• **Try it**
Lines from the line with "function automatic t_coord" to the line with "the result field" in the entries below, and only those, must be output exactly, with both ends included.

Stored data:
◆ ◆ ◆ ◆ ◆
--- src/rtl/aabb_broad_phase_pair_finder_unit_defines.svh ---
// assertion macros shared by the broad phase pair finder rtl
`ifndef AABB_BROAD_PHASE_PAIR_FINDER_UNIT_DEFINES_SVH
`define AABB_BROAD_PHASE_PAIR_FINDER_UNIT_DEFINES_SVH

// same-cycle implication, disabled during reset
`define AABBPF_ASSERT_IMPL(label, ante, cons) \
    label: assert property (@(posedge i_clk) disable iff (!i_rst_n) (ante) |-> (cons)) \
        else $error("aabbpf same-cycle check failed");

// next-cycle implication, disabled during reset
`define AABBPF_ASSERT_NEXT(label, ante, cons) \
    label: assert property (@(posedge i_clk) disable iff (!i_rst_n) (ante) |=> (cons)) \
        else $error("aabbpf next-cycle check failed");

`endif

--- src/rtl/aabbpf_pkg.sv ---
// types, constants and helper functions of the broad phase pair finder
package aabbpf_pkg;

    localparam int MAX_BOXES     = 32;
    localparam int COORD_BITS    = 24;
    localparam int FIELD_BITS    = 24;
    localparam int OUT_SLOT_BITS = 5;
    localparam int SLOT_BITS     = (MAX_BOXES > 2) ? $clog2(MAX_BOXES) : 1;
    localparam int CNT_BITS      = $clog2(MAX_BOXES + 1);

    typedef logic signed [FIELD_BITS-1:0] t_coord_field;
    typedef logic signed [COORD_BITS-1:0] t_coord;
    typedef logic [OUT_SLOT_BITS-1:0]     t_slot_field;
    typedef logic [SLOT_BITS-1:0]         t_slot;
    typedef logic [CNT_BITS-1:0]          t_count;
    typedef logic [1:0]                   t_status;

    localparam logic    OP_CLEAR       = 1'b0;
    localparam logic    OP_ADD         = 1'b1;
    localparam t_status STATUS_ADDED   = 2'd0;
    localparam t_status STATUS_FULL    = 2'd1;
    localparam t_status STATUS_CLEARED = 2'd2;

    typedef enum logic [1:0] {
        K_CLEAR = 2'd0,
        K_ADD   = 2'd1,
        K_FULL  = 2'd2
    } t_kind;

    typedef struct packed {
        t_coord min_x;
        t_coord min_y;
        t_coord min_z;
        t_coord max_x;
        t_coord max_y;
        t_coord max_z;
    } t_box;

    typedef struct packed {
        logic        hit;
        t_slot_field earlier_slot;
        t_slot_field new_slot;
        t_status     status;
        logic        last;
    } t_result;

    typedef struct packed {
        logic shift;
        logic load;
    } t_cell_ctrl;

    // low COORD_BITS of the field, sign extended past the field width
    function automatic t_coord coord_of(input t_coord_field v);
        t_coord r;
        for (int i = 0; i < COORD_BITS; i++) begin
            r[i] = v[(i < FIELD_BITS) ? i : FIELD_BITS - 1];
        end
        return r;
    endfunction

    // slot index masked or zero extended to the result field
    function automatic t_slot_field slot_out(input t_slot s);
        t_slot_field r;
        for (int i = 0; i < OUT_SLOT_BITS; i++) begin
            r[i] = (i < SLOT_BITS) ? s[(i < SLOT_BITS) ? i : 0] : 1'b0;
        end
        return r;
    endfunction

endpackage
◆ ◆ ◆ ◆ ◆
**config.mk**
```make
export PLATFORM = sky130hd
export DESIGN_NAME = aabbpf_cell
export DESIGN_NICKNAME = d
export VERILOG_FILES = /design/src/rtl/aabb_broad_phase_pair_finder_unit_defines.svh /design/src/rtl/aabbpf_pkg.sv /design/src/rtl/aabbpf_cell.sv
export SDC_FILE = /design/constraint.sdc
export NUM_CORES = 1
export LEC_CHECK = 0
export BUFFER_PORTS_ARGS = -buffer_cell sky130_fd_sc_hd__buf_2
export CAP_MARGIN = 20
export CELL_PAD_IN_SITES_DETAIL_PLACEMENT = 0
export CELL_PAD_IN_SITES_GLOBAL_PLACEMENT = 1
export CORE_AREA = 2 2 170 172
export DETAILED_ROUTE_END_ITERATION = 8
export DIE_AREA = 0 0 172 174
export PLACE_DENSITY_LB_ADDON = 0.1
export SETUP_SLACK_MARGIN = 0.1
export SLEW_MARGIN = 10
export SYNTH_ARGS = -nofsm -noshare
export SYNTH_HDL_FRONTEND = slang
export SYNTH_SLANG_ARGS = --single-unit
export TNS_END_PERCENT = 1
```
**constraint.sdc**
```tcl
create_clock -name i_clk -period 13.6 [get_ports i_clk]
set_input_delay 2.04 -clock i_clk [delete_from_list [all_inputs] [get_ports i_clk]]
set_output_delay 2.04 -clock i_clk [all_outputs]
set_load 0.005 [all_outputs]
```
◆ ◆ ◆ ◆ ◆
• **Response to the exercise**
    function automatic t_coord coord_of(input t_coord_field v);
        t_coord r;
        for (int i = 0; i < COORD_BITS; i++) begin
            r[i] = v[(i < FIELD_BITS) ? i : FIELD_BITS - 1];
        end
        return r;
    endfunction

    // slot index masked or zero extended to the result field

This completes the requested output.